Someone who was doing water changes every day to keep their nitrates low can now do water changes every two weeks with the Biodenitrator and keep their maximum sulfate level below 150 PPM.

I didn't figure out how to upload a zip file yet but I wrote a program in C# that gives the concentration of nitrates versus time for various configurations and I would like to share it.


----------



## Piranha Dan (Nov 11, 2007)

Sounds cool, but very pricy.
The only problem with it I can see is that even though you wouldn't need to do as many water changes, you'd still be hooking up your Python just as often, because you still have to vacuum your gravel. At least you wouldn't need to sit around while it drains/fills though.


----------



## NegativeSpin (Aug 1, 2007)

Piranha Dan said:


> Sounds cool, but very pricy.
> The only problem with it I can see is that even though you wouldn't need to do as many water changes, you'd still be hooking up your Python just as often, because you still have to vacuum your gravel. At least you wouldn't need to sit around while it drains/fills though.

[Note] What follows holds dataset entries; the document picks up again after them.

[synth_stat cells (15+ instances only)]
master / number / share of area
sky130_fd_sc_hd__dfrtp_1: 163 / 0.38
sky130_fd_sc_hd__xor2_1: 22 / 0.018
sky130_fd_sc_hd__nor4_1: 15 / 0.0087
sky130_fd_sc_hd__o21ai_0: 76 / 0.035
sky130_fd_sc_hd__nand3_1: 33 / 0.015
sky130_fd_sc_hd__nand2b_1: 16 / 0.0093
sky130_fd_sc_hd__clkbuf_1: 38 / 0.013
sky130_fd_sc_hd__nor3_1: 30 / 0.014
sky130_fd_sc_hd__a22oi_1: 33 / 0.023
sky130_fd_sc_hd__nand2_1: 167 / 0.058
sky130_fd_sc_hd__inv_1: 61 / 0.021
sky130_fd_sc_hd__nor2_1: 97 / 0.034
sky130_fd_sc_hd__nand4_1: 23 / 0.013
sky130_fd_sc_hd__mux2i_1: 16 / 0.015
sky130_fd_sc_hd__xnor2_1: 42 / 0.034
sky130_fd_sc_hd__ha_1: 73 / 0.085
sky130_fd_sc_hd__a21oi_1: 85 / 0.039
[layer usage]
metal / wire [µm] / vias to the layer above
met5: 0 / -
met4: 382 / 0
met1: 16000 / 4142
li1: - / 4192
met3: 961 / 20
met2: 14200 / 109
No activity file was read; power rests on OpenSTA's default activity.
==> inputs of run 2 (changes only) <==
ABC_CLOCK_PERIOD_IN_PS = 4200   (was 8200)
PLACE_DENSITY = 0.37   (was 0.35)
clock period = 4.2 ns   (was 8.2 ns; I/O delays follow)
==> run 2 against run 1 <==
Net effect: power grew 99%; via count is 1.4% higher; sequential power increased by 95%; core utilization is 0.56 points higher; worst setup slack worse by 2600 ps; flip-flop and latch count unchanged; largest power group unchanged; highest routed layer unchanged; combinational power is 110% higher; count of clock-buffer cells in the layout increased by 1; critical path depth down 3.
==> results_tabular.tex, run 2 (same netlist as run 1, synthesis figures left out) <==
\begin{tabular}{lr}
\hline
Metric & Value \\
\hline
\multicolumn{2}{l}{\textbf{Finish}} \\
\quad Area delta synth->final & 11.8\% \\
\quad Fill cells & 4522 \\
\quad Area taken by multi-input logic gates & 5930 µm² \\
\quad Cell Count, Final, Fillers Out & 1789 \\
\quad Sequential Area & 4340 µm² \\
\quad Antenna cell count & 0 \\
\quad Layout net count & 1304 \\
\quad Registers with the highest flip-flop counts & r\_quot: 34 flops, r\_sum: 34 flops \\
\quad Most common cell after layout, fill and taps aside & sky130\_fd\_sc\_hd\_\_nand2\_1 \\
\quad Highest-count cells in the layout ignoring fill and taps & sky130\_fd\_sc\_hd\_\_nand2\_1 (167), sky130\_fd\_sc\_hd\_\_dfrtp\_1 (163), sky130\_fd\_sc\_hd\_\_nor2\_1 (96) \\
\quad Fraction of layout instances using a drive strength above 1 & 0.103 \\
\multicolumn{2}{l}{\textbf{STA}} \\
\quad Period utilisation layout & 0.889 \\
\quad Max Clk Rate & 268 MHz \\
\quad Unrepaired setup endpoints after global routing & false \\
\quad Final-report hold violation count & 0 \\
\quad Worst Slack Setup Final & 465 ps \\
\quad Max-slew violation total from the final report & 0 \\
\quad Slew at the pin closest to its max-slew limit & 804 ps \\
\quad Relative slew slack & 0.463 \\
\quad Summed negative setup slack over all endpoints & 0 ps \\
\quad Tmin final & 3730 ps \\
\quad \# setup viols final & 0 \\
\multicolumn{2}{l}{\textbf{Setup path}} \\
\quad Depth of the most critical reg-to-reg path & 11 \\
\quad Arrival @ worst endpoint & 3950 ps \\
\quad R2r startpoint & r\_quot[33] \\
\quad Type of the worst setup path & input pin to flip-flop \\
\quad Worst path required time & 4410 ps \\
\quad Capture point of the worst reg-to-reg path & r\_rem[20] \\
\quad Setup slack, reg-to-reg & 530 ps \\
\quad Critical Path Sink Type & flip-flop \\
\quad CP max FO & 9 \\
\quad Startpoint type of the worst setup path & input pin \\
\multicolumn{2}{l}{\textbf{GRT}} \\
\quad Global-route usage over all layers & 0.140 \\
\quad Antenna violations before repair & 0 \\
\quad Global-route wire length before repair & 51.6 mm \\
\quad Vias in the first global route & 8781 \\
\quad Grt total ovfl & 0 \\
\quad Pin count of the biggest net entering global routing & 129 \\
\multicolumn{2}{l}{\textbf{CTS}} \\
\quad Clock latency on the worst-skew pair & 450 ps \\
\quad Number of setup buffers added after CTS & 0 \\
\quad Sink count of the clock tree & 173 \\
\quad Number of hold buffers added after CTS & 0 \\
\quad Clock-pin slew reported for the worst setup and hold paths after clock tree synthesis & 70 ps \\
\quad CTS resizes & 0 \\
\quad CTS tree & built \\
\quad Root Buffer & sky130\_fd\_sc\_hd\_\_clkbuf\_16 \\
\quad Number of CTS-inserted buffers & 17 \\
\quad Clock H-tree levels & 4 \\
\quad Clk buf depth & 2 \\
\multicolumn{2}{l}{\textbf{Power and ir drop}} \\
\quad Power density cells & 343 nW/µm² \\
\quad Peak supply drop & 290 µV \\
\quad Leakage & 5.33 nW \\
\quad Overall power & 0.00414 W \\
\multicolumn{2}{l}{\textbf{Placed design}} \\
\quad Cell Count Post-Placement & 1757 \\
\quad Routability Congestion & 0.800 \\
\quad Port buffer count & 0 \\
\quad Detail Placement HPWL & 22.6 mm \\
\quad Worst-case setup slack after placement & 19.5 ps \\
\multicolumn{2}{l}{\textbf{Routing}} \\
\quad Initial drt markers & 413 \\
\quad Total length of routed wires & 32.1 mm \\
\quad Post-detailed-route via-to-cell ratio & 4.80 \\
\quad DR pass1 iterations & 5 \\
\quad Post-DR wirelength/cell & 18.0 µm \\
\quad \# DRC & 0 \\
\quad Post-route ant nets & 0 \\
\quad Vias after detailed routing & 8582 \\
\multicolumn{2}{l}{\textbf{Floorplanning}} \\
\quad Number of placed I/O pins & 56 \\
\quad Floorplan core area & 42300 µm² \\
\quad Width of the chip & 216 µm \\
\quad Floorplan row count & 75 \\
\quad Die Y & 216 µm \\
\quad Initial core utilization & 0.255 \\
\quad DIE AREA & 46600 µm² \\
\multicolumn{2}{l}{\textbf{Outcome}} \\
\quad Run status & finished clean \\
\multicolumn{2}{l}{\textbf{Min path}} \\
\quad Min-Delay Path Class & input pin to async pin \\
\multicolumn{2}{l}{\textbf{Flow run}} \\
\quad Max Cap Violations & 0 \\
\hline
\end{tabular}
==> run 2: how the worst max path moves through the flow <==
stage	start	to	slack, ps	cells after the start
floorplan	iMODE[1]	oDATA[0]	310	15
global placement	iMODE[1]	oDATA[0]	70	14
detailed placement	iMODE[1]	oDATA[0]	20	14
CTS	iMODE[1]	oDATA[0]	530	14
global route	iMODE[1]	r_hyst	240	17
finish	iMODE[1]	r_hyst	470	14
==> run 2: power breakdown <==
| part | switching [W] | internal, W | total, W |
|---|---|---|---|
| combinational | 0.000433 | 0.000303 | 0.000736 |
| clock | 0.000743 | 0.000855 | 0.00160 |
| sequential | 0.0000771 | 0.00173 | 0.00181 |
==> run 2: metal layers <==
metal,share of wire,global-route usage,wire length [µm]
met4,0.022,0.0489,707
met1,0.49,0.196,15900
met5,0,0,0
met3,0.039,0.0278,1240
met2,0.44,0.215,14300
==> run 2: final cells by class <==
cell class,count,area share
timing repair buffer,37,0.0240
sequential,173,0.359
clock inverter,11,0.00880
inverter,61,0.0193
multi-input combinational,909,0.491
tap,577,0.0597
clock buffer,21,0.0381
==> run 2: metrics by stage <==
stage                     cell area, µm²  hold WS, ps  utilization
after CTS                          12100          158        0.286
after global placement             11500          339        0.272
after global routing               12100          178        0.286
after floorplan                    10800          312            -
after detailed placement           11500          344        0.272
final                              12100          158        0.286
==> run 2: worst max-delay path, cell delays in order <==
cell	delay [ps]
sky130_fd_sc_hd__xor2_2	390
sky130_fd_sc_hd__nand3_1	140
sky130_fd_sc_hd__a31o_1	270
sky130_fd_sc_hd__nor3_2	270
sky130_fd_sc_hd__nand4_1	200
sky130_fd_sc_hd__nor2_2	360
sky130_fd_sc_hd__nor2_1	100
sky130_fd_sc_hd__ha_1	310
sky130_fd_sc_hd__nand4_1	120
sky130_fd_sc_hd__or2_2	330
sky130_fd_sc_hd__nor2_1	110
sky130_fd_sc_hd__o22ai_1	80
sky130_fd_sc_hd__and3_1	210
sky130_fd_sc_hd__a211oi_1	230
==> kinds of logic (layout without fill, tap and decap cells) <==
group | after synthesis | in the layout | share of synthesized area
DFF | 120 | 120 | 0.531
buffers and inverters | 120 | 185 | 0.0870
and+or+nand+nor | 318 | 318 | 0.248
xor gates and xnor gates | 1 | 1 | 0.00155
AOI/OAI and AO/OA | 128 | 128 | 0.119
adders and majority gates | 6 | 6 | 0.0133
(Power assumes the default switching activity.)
<file path="src/rtl/decode_stage_pkg.sv">
// Shared widths and opcode encodings for the decode stage.
package decode_stage_pkg;

  localparam int DEF_WORD_SIZE     = 16;
  localparam int DEF_REG_ADDR_SIZE = 3;
  localparam int DEF_ALU_OP_SIZE   = 3;
  localparam int OPC_SIZE          = 5;

  localparam logic [OPC_SIZE-1:0] OP_LOAD_R  = 5'b10000;
  localparam logic [OPC_SIZE-1:0] OP_STORE_R = 5'b10001;
  localparam logic [OPC_SIZE-1:0] OP_STORE   = 5'b10010;
  localparam logic [OPC_SIZE-1:0] OP_BR      = 5'b11000;
  localparam logic [OPC_SIZE-1:0] OP_BL      = 5'b11001;
  localparam logic [OPC_SIZE-1:0] OP_CMP     = 5'b01110;
  localparam logic [OPC_SIZE-1:0] OP_CMPI    = 5'b01111;

endpackage

</file>
<file path="src/rtl/decode_stage_ir_fields_decode.sv">
// Combinational split of an instruction word into
// register addresses, immediates and ALU op.
module ir_fields_decode
  import decode_stage_pkg::*;
#(
  parameter int WORD_SIZE     = DEF_WORD_SIZE,
  parameter int REG_ADDR_SIZE = DEF_REG_ADDR_SIZE,
  parameter int ALU_OP_SIZE   = DEF_ALU_OP_SIZE,
  parameter logic [REG_ADDR_SIZE-1:0] LR_ADDR = '1
) (
  input  logic [WORD_SIZE-1:0]     i_word,
  output logic [REG_ADDR_SIZE-1:0] o_reg_addr1,
  output logic [REG_ADDR_SIZE-1:0] o_reg_addr2,
  output logic [REG_ADDR_SIZE-1:0] o_reg_addr_in,
  output logic                     o_wr_en,
  output logic [10:0]              o_imm1,
  output logic [7:0]               o_imm2,
  output logic [4:0]               o_imm3,
  output logic [ALU_OP_SIZE-1:0]   o_alu_op,
  output logic [OPC_SIZE-1:0]      o_opcode
);

  localparam int R = REG_ADDR_SIZE;

  logic [R-1:0]        w_ra;
  logic [R-1:0]        w_rb;
  logic [R-1:0]        w_rc;
  logic [OPC_SIZE-1:0] w_op;
  logic w_is_ld_r;
  logic w_is_st_r;
  logic w_is_st;
  logic w_is_br;
  logic w_is_bl;
  logic w_is_cmp;
  logic w_is_cmpi;

  assign w_ra = i_word[R-1:0];
  assign w_rb = i_word[2*R-1:R];
  assign w_rc = i_word[3*R-1:2*R];
  assign w_op = i_word[WORD_SIZE-1:WORD_SIZE-OPC_SIZE];

  assign w_is_ld_r = (w_op == OP_LOAD_R);
  assign w_is_st_r = (w_op == OP_STORE_R);
  assign w_is_st   = (w_op == OP_STORE);
  assign w_is_br   = (w_op == OP_BR);
  assign w_is_bl   = (w_op == OP_BL);
  assign w_is_cmp  = (w_op == OP_CMP);
  assign w_is_cmpi = (w_op == OP_CMPI);

  assign o_opcode = w_op;
  assign o_imm1   = i_word[10:0];
  assign o_imm2   = i_word[10:3];
  assign o_imm3   = i_word[10:6];

  always_comb begin
    o_reg_addr1 = w_rb;
    if (w_is_br | w_is_st | w_is_cmp | w_is_cmpi)
      o_reg_addr1 = w_ra;
  end

  always_comb begin
    o_reg_addr2 = w_rc;
    unique case (1'b1)
      w_is_st_r: o_reg_addr2 = w_ra;
      w_is_cmp:  o_reg_addr2 = w_rb;
      default:   o_reg_addr2 = w_rc;
    endcase
  end

  assign o_reg_addr_in = w_is_bl ? LR_ADDR : w_ra;

  assign o_alu_op = (w_is_ld_r | w_is_st_r) ?
    '0 : w_op[ALU_OP_SIZE-1:0];

  assign o_wr_en = ~(w_is_st | w_is_st_r | w_is_br
                   | w_is_cmp | w_is_cmpi);

endmodule

</file>
<file path="src/rtl/decode_stage.sv">
// Decode pipeline stage: holding register, valid/ready
// handshake and a per-register RAW scoreboard.
module decode_stage
  import decode_stage_pkg::*;
#(
  parameter int WORD_SIZE     = DEF_WORD_SIZE,
  parameter int REG_ADDR_SIZE = DEF_REG_ADDR_SIZE,
  parameter int ALU_OP_SIZE   = DEF_ALU_OP_SIZE,
  parameter int NREGS         = 2**REG_ADDR_SIZE,
  parameter logic [REG_ADDR_SIZE-1:0] LR_ADDR =
    REG_ADDR_SIZE'(NREGS-1)
) (
  input  logic                     clk,
  input  logic                     reset,
  input  logic                     in_valid,
  output logic                     in_ready,
  input  logic [WORD_SIZE-1:0]     instr,
  input  logic                     flush,
  output logic                     out_valid,
  input  logic                     out_ready,
  output logic [REG_ADDR_SIZE-1:0] reg_addr1,
  output logic [REG_ADDR_SIZE-1:0] reg_addr2,
  output logic [REG_ADDR_SIZE-1:0] reg_addr_in,
  output logic                     wr_en,
  output logic [10:0]              imm1,
  output logic [7:0]               imm2,
  output logic [4:0]               imm3,
  output logic [ALU_OP_SIZE-1:0]   alu_op,
  output logic [4:0]               opcode,
  input  logic                     wb_valid,
  input  logic [REG_ADDR_SIZE-1:0] wb_addr,
  output logic [NREGS-1:0]         busy
);

  logic                 r_hold_valid;
  logic [WORD_SIZE-1:0] r_word;
  logic [NREGS-1:0]     r_busy;

  logic [NREGS-1:0] w_clr;
  logic [NREGS-1:0] w_set;
  logic [NREGS-1:0] w_busy_eff;
  logic             w_hazard;
  logic             w_issue;
  logic             w_accept;

  ir_fields_decode #(
    .WORD_SIZE     (WORD_SIZE),
    .REG_ADDR_SIZE (REG_ADDR_SIZE),
    .ALU_OP_SIZE   (ALU_OP_SIZE),
    .LR_ADDR       (LR_ADDR)
  ) u_fields (
    .i_word        (r_word),
    .o_reg_addr1   (reg_addr1),
    .o_reg_addr2   (reg_addr2),
    .o_reg_addr_in (reg_addr_in),
    .o_wr_en       (wr_en),
    .o_imm1        (imm1),
    .o_imm2        (imm2),
    .o_imm3        (imm3),
    .o_alu_op      (alu_op),
    .o_opcode      (opcode)
  );

  // A writeback landing this cycle already frees its register.
  assign w_clr = wb_valid ? (NREGS'(1) << wb_addr) : '0;
  assign w_busy_eff = r_busy & ~w_clr;
  assign w_hazard = w_busy_eff[reg_addr1]
                  | w_busy_eff[reg_addr2];

  assign out_valid = r_hold_valid & ~w_hazard & ~flush;
  assign w_issue   = out_valid & out_ready;
  assign in_ready  = ~r_hold_valid | w_issue | flush;
  assign w_accept  = in_valid & in_ready;

  assign w_set = (w_issue & wr_en) ?
    (NREGS'(1) << reg_addr_in) : '0;

  assign busy = r_busy;

  always_ff @(posedge clk or posedge reset) begin
    if (reset) begin
      r_hold_valid <= 1'b0;
      r_word       <= '0;
      r_busy       <= '0;
    end else begin
      if (w_accept) begin
        r_hold_valid <= 1'b1;
        r_word       <= instr;
      end else if (w_issue | flush) begin
        r_hold_valid <= 1'b0;
      end
      // Set after clear: the newer producer owns the register.
      r_busy <= (r_busy & ~w_clr) | w_set;
    end
  end

endmodule

</file>
==> src/rtl/req_encoder_16_to_4.sv <==
// req_encoder_16_to_4
// Collects 16 request lines into a sticky pending vector and offers one
// winning index at a time as a 4-bit code with a valid/ack handshake.
// code value i selects pending[i], matching the 4-to-16 decoder mapping.
// Build option: ROUND_ROBIN_EN selects a rotating search that starts one
// past the last accepted code; undefined gives fixed lowest-index priority.
//
// state  | meaning
// IDLE   | nothing offered; grant on the next edge if anything is pending
// GRANT  | valid=1, code held until ack
// RETIRE | one valid-low cycle after an accepted ack; then acts as IDLE
module req_encoder_16_to_4 (
   input  logic        clk,
   input  logic        reset_n,
   input  logic [15:0] req,
   input  logic        ack,
   output logic [3:0]  code,
   output logic        valid,
   output logic [15:0] pending,
   output logic [4:0]  pend_cnt
);

   typedef enum logic [1:0] {IDLE, GRANT, RETIRE} state_t;

   state_t      state;
   state_t      state_nxt;
   logic [3:0]  code_nxt;
   logic        valid_nxt;
   logic [15:0] clr;
   logic [15:0] pending_nxt;
   logic [4:0]  cnt_nxt;
   logic [3:0]  winner;
   logic        win_found;

`ifdef ROUND_ROBIN_EN
   logic [3:0]  ptr;
   logic [3:0]  rr_idx;

   // Rotating search from ptr+1 upward; the 4-bit add wraps 15 -> 0.
   always_comb begin
      winner    = 4'd0;
      win_found = 1'b0;
      rr_idx    = 4'd0;
      for (int i = 1; i <= 16; i++) begin
         rr_idx = ptr + 4'(i);
         if (!win_found && pending[rr_idx]) begin
            winner    = rr_idx;
            win_found = 1'b1;
         end
      end
   end

   // Pointer remembers the last accepted code so the next search starts past it.
   always_ff @(posedge clk) begin
      if (!reset_n) begin
         ptr <= 4'd15;
      end else if (state == GRANT && ack) begin
         ptr <= code;
      end
   end
`else
   // Fixed priority: lowest set index wins.
   always_comb begin
      winner    = 4'd0;
      win_found = 1'b0;
      for (int i = 0; i < 16; i++) begin
         if (!win_found && pending[i]) begin
            winner    = 4'(i);
            win_found = 1'b1;
         end
      end
   end
`endif

   // Next state, next registered outputs and the retire mask for an accepted ack.
   always_comb begin
      state_nxt = state;
      code_nxt  = code;
      valid_nxt = valid;
      clr       = 16'd0;
      case (state)
         IDLE, RETIRE: begin
            if (|pending) begin
               code_nxt  = winner;
               valid_nxt = 1'b1;
               state_nxt = GRANT;
            end else begin
               valid_nxt = 1'b0;
               state_nxt = IDLE;
            end
         end
         GRANT: begin
            if (ack) begin
               clr       = 16'd1 << code;
               valid_nxt = 1'b0;
               state_nxt = RETIRE;
            end
         end
         default: begin
            valid_nxt = 1'b0;
            state_nxt = IDLE;
         end
      endcase
   end

   // Set wins over clear so a request arriving in the ack cycle is not lost.
   always_comb begin
      pending_nxt = (pending & ~clr) | req;
      cnt_nxt     = 5'd0;
      for (int i = 0; i < 16; i++) begin
         cnt_nxt = cnt_nxt + 5'(pending_nxt[i]);
      end
   end

   // State and all outputs are registered; requests in a reset cycle are dropped.
   always_ff @(posedge clk) begin
      if (!reset_n) begin
         state    <= IDLE;
         code     <= 4'd0;
         valid    <= 1'b0;
         pending  <= 16'd0;
         pend_cnt <= 5'd0;
      end else begin
         state    <= state_nxt;
         code     <= code_nxt;
         valid    <= valid_nxt;
         pending  <= pending_nxt;
         pend_cnt <= cnt_nxt;
      end
   end

endmodule
--- config.mk ---
export PLATFORM = sky130hd
export DESIGN_NAME = ps2_host_tx
export DESIGN_NICKNAME = d
export VERILOG_FILES = /design/src/rtl/ps2_pkg.sv /design/src/rtl/ps2_sync_edge.sv /design/src/rtl/ps2_host_tx.sv
export SDC_FILE = /design/constraint.sdc
export NUM_CORES = 1
export LEC_CHECK = 0
export ABC_CLOCK_PERIOD_IN_PS = 2100
export CAP_MARGIN = 20
export CORE_ASPECT_RATIO = 1.75
export CORE_MARGIN = 5
export CORE_UTILIZATION = 54
export CTS_CLUSTER_SIZE = 20
export DETAILED_ROUTE_END_ITERATION = 10
export GPL_TIMING_DRIVEN = 0
export PLACE_DENSITY_LB_ADDON = 0.1
export SLEW_MARGIN = 20
export SYNTH_ARGS = -nofsm -noshare
export SYNTH_HDL_FRONTEND = slang
export SYNTH_SLANG_ARGS = --single-unit
--- constraint.sdc ---
create_clock -name clk -period 2.1 [get_ports clk]
set_input_delay 0.42 -clock clk [delete_from_list [all_inputs] [get_ports clk]]
set_output_delay 0.42 -clock clk [all_outputs]
set_load 0.01 [all_outputs]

The gravel vacuuming is true but you could probably still wait once a week and get really dark and dirty water out of the gravel and not need to replace as much water. I'm gonna get a biodenitrator and I'll find the optimal maintenance.... probably once a week. Imagine how much that makes life easy for people with overstocked tanks doing it every day or every other day?

If you did the gravel vac every two weeks you would get really dark and dirty water out of the gravel but it would take the same amount of time and water to remove it. In the two week period you might have to use the python hose to top off the water from evaporation anyway.


----------



## TobiasRieper (Mar 14, 2008)

I find that the right amount of plants reduces nitrates quite a bit. I have 45 feeders in my 150g tank and my nitrates were through the roof. I bought 7 big plants and 4 moss balls and now my nitrate is 0ppm and has been for the past week.


----------



## tiran (Apr 27, 2007)

shanker said:


> Sounds cool, but very pricy.
> The only problem with it I can see is that even though you wouldn't need to do as many water changes, you'd still be hooking up your Python just as often, because you still have to vacuum your gravel. At least you wouldn't need to sit around while it drains/fills though.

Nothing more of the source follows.